▶ [DATA FOR REVIEW]
From an optimization exercise on the open Yosys and OpenROAD flow, aimed at small area, a short achievable clock period and few clock cycles per item; shortcuts taken in it are not production practice.
No activity file was given, so power comes from the tool's default toggle rates.

==> try-maple <==
==> flow/design.v (excerpt) <==
module gcode_block_parser_top #(
	parameter int AXIS_WORD_CHARS = 15,
	parameter int INT_WORD_DIGITS = 4
) (
	input  logic        clk,
	input  logic        arst_n,
	input  logic        cfg_we,
	input  logic [7:0]  cfg_wdata,
	input  logic        char_valid,
	input  logic [7:0]  char_in,
	output logic        char_ready,
	output logic        block_valid,
	input  logic        block_ready,
	output logic [13:0] block_number,
	output logic [1:0]  code_letter,
	output logic [6:0]  code_number,
	output logic [13:0] feed_value,
	output logic [13:0] repeat_count,
	output logic [31:0] x_milli,
	output logic [31:0] y_milli,
	output logic [31:0] z_milli,
	output logic [31:0] a_milli
);
export LEC_CHECK = 0
export ABC_AREA = 1
export CAP_MARGIN = 20
export CORE_MARGIN = 2
export CORE_UTILIZATION = 40
export SETUP_SLACK_MARGIN = 5
export SLEW_MARGIN = 20
create_clock -name core_clock -period 8.0 [get_ports {clk}]
standard.sh (not shown) runs the stock make flow with config.mk's settings and CLKGATE_MAP_FILE= SYNTH_SCRIPT=/design/flow/synth_recipe.tcl, a recipe that flattens the netlist after the stock synthesis.
==> flow/flow/run.sh <==
#!/bin/bash
set -euo pipefail
bash standard.sh "BUFFER_PORTS_ARGS=-buffer_cell sky130_fd_sc_hd__buf_1" finish > flow_make.log 2>&1
==> inputs of try-onyx, as changes to try-maple <==
--- a/flow/design.v
+++ b/flow/design.v
@@ -37,10 +37,25 @@
 			CH_A: k = K_A;
 			default: k = K_NONE;
 		endcase
 		kind_of = k;
 	endfunction
+	typedef logic [3:0] cls_t;
+	localparam cls_t C_OTHER = 4'd0;
+	localparam cls_t C_DIGIT = 4'd10;
+	localparam cls_t C_SPACE = 4'd11;
+	localparam cls_t C_MINUS = 4'd12;
+	localparam cls_t C_POINT = 4'd13;
+	function automatic cls_t cls_of(input logic [7:0] c);
+		cls_t k;
+		k = kind_of(c);
+		if ((c[7:4] == 4'h3) && (c[3:0] <= 4'd9)) k = C_DIGIT;
+		else if (c == CH_SPACE) k = C_SPACE;
+		else if (c == CH_MINUS) k = C_MINUS;
+		else if (c == CH_POINT) k = C_POINT;
+		cls_of = k;
+	endfunction
 endpackage
 module gcode_block_parser_top #(
 	parameter int AXIS_WORD_CHARS = 15,
 	parameter int INT_WORD_DIGITS = 4
 ) (
@@ -68,16 +83,15 @@
 	localparam int CNT_W = $clog2(MAX_LIM + 1);
 	localparam logic [CNT_W-1:0] LIM_AXIS = CNT_W'(AXIS_WORD_CHARS);
 	localparam logic [CNT_W-1:0] LIM_INT = CNT_W'(INT_WORD_DIGITS);
 	localparam logic [CNT_W-1:0] LIM_CODE = CNT_W'(2);
 	localparam bit INT_SAT = (INT_WORD_DIGITS > 4);
-	localparam int AW = 36;
+	localparam int AW = 33;
 	logic [7:0]       term_q;
 	logic             cv_q;       
-	logic [7:0]       c_q;        
+	gbp_pkg::cls_t    cls_q;      
 	logic             ct_q;       
-	logic             dg_q;       
 	logic [14:0]      wt_q;       
 	logic             bv_q;       
 	logic             first_q;    
 	logic             cr_q;       
 	logic             tk_q;       
@@ -85,10 +99,13 @@
 	logic             pw_q;       
 	logic [CNT_W-1:0] cnt_q;
 	logic             neg_q, pt_q, st_q, en_q, ovf_q;
 	logic [1:0]       fd_q;
 	logic             mul10_q;    
+	logic             frac_q;     
+	logic             mul10b_q;   
+	logic             fracb_q;
 	logic [1:0]       wsel_q;     
 	logic [AW-1:0]    acc_q;
 	logic [13:0]      f_n, f_feed, f_rep;
 	logic [1:0]       f_cl;
 	logic [6:0]       f_cn;
@@ -102,38 +119,57 @@
 	assign repeat_count = f_rep;
 	assign x_milli      = f_x;
 	assign y_milli      = f_y;
 	assign z_milli      = f_z;
 	assign a_milli      = f_a;
+	function automatic logic [AW-1:0] add_sk(input logic [AW-1:0] a, input logic [AW-1:0] b,
+		input logic kill);
+		logic [AW-1:0] g, p, x;
+		int j;
+		x = a ^ b;
+		g = a & b;
+		p = x;
+		for (int l = 0; (1 << l) < AW; l++) begin
+			for (int i = 0; i < AW; i++) begin
+				if (((i >> l) & 1) == 1) begin
+					j = ((i >> l) << l) - 1;
+					g[i] = g[i] | (p[i] & g[j]);
+					p[i] = p[i] & p[j];
+				end
+			end
+		end
+		add_sk = (x & {AW{!kill}}) ^ ({g[AW-2:0], 1'b0} & {AW{!kill}});
+	endfunction
 	logic take, stall, proc;
 	logic cv_d, ct_d;
 	assign take  = char_valid && cr_q;
 	assign stall = cv_q && bv_q && (!first_q || ct_q);
 	assign proc  = cv_q && !stall;
 	assign cv_d  = stall ? cv_q : take;
 	assign ct_d  = stall ? ct_q : (char_in == term_q);
-	logic dig_in;
-	assign dig_in = (char_in[7:4] == 4'h3) && (char_in[3:0] <= 4'd9);
-	logic [7:0] c;
-	logic       digit, is_sp, is_minus, is_point;
+	gbp_pkg::kind_t kc;
+	logic       digit, is_sp, is_minus, is_point, is_n, is_l, is_f;
 	logic       k_int, k_nl, k_fl, k_axis, early;
 	logic [CNT_W-1:0] limit, cnt_inc;
-	assign c        = c_q;
-	assign digit    = dg_q;
-	assign is_sp    = (c == gbp_pkg::CH_SPACE);
-	assign is_minus = (c == gbp_pkg::CH_MINUS);
-	assign is_point = (c == gbp_pkg::CH_POINT);
+	assign kc       = (cls_q <= 4'd9) ? cls_q : gbp_pkg::K_NONE;    
+	assign digit    = (cls_q == gbp_pkg::C_DIGIT);
+	assign is_sp    = (cls_q == gbp_pkg::C_SPACE);
+	assign is_minus = (cls_q == gbp_pkg::C_MINUS);
+	assign is_point = (cls_q == gbp_pkg::C_POINT);
+	assign is_n     = (cls_q == gbp_pkg::K_N);
+	assign is_l     = (cls_q == gbp_pkg::K_L);
+	assign is_f     = (cls_q == gbp_pkg::K_F);
 	assign k_nl     = (kind_q == gbp_pkg::K_N) || (kind_q == gbp_pkg::K_G) || (kind_q == gbp_pkg::K_M);
 	assign k_fl     = (kind_q == gbp_pkg::K_F) || (kind_q == gbp_pkg::K_L);
 	assign k_int    = k_nl || k_fl;
 	assign k_axis   = (kind_q == gbp_pkg::K_W) || (kind_q == gbp_pkg::K_U) || (kind_q == gbp_pkg::K_V) || (kind_q == gbp_pkg::K_A);
 	assign cnt_inc  = cnt_q + CNT_W'(1);
 	always_comb begin
 		case (kind_q)
-			gbp_pkg::K_F: early = is_sp || (c == gbp_pkg::CH_N) || (c == gbp_pkg::CH_L);
-			gbp_pkg::K_L: early = is_sp || (c == gbp_pkg::CH_N) || (c == gbp_pkg::CH_F);
-			gbp_pkg::K_W, gbp_pkg::K_U, gbp_pkg::K_V, gbp_pkg::K_A: early = is_sp || (c == gbp_pkg::CH_N);
+			gbp_pkg::K_F: early = is_sp || is_n || is_l;
+			gbp_pkg::K_L: early = is_sp || is_n || is_f;
+			gbp_pkg::K_W, gbp_pkg::K_U, gbp_pkg::K_V, gbp_pkg::K_A: early = is_sp || is_n;
 			default: early = 1'b0;
 		endcase
 	end
 	always_comb begin
 		case (kind_q)
@@ -196,12 +232,12 @@
 	logic       mul10;
 	logic       o_axis;
 	logic [1:0] n_wsel, wsel_d;
 	logic       neg_d;
 	assign mul10 = mul10_q;
-	assign o_axis = (gbp_pkg::kind_of(c) == gbp_pkg::K_W) || (gbp_pkg::kind_of(c) == gbp_pkg::K_U)
-		|| (gbp_pkg::kind_of(c) == gbp_pkg::K_V) || (gbp_pkg::kind_of(c) == gbp_pkg::K_A);
+	assign o_axis = (kc == gbp_pkg::K_W) || (kc == gbp_pkg::K_U) || (kc == gbp_pkg::K_V)
+		|| (kc == gbp_pkg::K_A);
 	assign n_wsel = !k_axis ? 2'd3 : (!n_pt ? 2'd0 : n_fd + 2'd1);
 	assign wsel_d = absorb ? n_wsel : (open_new ? (o_axis ? 2'd0 : 2'd3) : wsel_q);
 	assign neg_d  = absorb ? n_neg : (open_new ? 1'b0 : neg_q);
 	logic [13:0] bw;
 	always_comb begin
@@ -247,17 +283,22 @@
 			default: bw = 14'd0;
 		endcase
 	end
 	logic [AW-1:0] op1, op2, op3, csa_s, csa_c, acc_sum;
 	logic          acc_oor;
-	assign op1 = mul10 ? {acc_q[AW-4:0], 3'b000} : '0;
-	assign op2 = mul10 ? {acc_q[AW-2:0], 1'b0} : acc_q;
+	localparam int HB = AW / 2;
+	assign op1[HB-1:0]  = mul10_q ? {acc_q[HB-4:0], 3'b000} : '0;
+	assign op1[AW-1:HB] = mul10b_q ? acc_q[AW-4:HB-3] : '0;
+	assign op2[HB-1:0]  = !frac_q ? {acc_q[HB-2:0], 1'b0} : acc_q[HB-1:0];
+	assign op2[AW-1:HB] = !fracb_q ? acc_q[AW-2:HB-1] : acc_q[AW-1:HB];
 	assign op3 = {{(AW-15){wt_q[14]}}, wt_q};
 	assign csa_s = op1 ^ op2 ^ op3;
 	assign csa_c = (op1 & op2) | (op1 & op3) | (op2 & op3);
-	assign acc_sum = csa_s + {csa_c[AW-2:0], wt_q[14]};
-	assign acc_oor  = (acc_q[AW-1:31] != '0) && (acc_q[AW-1:31] != '1);
+	assign acc_sum = add_sk(csa_s, {csa_c[AW-2:0], wt_q[14]}, !absorb);
+	assign acc_oor  = (acc_q[AW-1] != acc_q[31]);
+	logic          acc_big;
+	assign acc_big  = !frac_q && (acc_q[30:28] != {3{acc_q[31]}});
 	logic        sat;
 	logic [31:0] axis_val;
 	logic [13:0] int_val;
 	assign sat      = ovf_q || acc_oor;
 	assign axis_val = sat ? {neg_q, {31{!neg_q}}} : acc_q[31:0];
@@ -282,22 +323,21 @@
 			cr_q <= !(bv_d && (!first_d || (cv_d && ct_d)));
 			tk_q <= bv_q && block_ready;
 			if (absorb) begin
 				pw_q <= (cnt_inc >= limit);
 			end else if (open_new) begin
-				kind_q <= gbp_pkg::kind_of(c);
+				kind_q <= kc;
 				pw_q <= 1'b0;
 			end else if (emit || pw_q) begin
 				kind_q <= gbp_pkg::K_NONE;
 				pw_q <= 1'b0;
 			end
 		end
 	end
 	always_ff @(posedge clk) begin
 		if (!stall) begin
-			c_q <= char_in;
-			dg_q <= dig_in;
+			cls_q <= gbp_pkg::cls_of(char_in);
 			wt_q <= {neg_d, bw ^ {14{neg_d}}};
 		end
 		ct_q <= ct_d;
 		first_q <= first_d;
 		if (absorb) begin
@@ -305,28 +345,29 @@
 			neg_q <= n_neg;
 			pt_q <= n_pt;
 			st_q <= n_st;
 			en_q <= n_en;
 			fd_q <= n_fd;
-			mul10_q <= !(k_axis && n_pt);
 			wsel_q <= wsel_d;
 			if (add) begin
-				acc_q <= acc_sum;
-				ovf_q <= ovf_q || acc_oor;
+				ovf_q <= ovf_q || acc_oor || acc_big;
 			end
 		end else if (open_new) begin
 			cnt_q <= '0;
 			neg_q <= 1'b0;
 			pt_q <= 1'b0;
 			st_q <= 1'b0;
 			en_q <= 1'b0;
 			fd_q <= 2'd0;
-			mul10_q <= 1'b1;
 			wsel_q <= wsel_d;
-			acc_q <= '0;
 			ovf_q <= 1'b0;
 		end
+		if ((absorb && add) || open_new) acc_q <= acc_sum;
+		mul10_q  <= (absorb && !(k_axis && n_pt)) || open_new || (!absorb && !open_new && mul10_q);
+		frac_q   <= (absorb && k_axis && n_pt) || (!absorb && !open_new && frac_q);
+		mul10b_q <= (absorb && !n_pt) || open_new || (!absorb && !open_new && mul10b_q);
+		fracb_q  <= (absorb && n_pt && !k_int) || (!absorb && !open_new && fracb_q);
 	end
 	logic w_n, w_c, w_f, w_l, w_x, w_y, w_z, w_a;
 	logic h_n, h_c, h_f, h_l, h_x, h_y, h_z, h_a;
 	assign w_n = wr && (kind_q == gbp_pkg::K_N);
 	assign w_c = wr && (kind_q == gbp_pkg::K_G || kind_q == gbp_pkg::K_M);
Settings changed: CTS_BUF_LIST from default to sky130_fd_sc_hd__clkbuf_16, CTS_CLUSTER_DIAMETER from default to 120, CTS_CLUSTER_SIZE from default to 20, SETUP_SLACK_MARGIN 5 to 4.7.
==> comparison <==
Between try-onyx and try-maple, the lower maximum frequency is in try-maple (gap about 9%, measured against try-maple). Between try-onyx and try-maple, the lower clock-buffer cell count is in try-onyx (gap 23). Of try-onyx and try-maple, try-onyx has the higher sequential power (gap about 9%, measured against try-maple). Between try-onyx and try-maple, the lower synthesized cell count is in try-onyx (gap about 2.6%, measured against try-maple). Sequential share of layout area: try-onyx is higher than try-maple (5.9 points). Against try-onyx, the via count of try-maple is higher by 12%.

▶ [TASK GOAL] Reproduce word for word the material above, beginning with the line that contains "(cls_q == gbp_pkg::C_POINT);" and ending with the line that contains "(c == gbp_pkg::CH_L);".

▶ [RESPONSE TO THIS EXERCISE]
+	assign is_point = (cls_q == gbp_pkg::C_POINT);
+	assign is_n     = (cls_q == gbp_pkg::K_N);
+	assign is_l     = (cls_q == gbp_pkg::K_L);
+	assign is_f     = (cls_q == gbp_pkg::K_F);
 	assign k_nl     = (kind_q == gbp_pkg::K_N) || (kind_q == gbp_pkg::K_G) || (kind_q == gbp_pkg::K_M);
 	assign k_fl     = (kind_q == gbp_pkg::K_F) || (kind_q == gbp_pkg::K_L);
 	assign k_int    = k_nl || k_fl;
 	assign k_axis   = (kind_q == gbp_pkg::K_W) || (kind_q == gbp_pkg::K_U) || (kind_q == gbp_pkg::K_V) || (kind_q == gbp_pkg::K_A);
 	assign cnt_inc  = cnt_q + CNT_W'(1);
 	always_comb begin
 		case (kind_q)
-			gbp_pkg::K_F: early = is_sp || (c == gbp_pkg::CH_N) || (c == gbp_pkg::CH_L);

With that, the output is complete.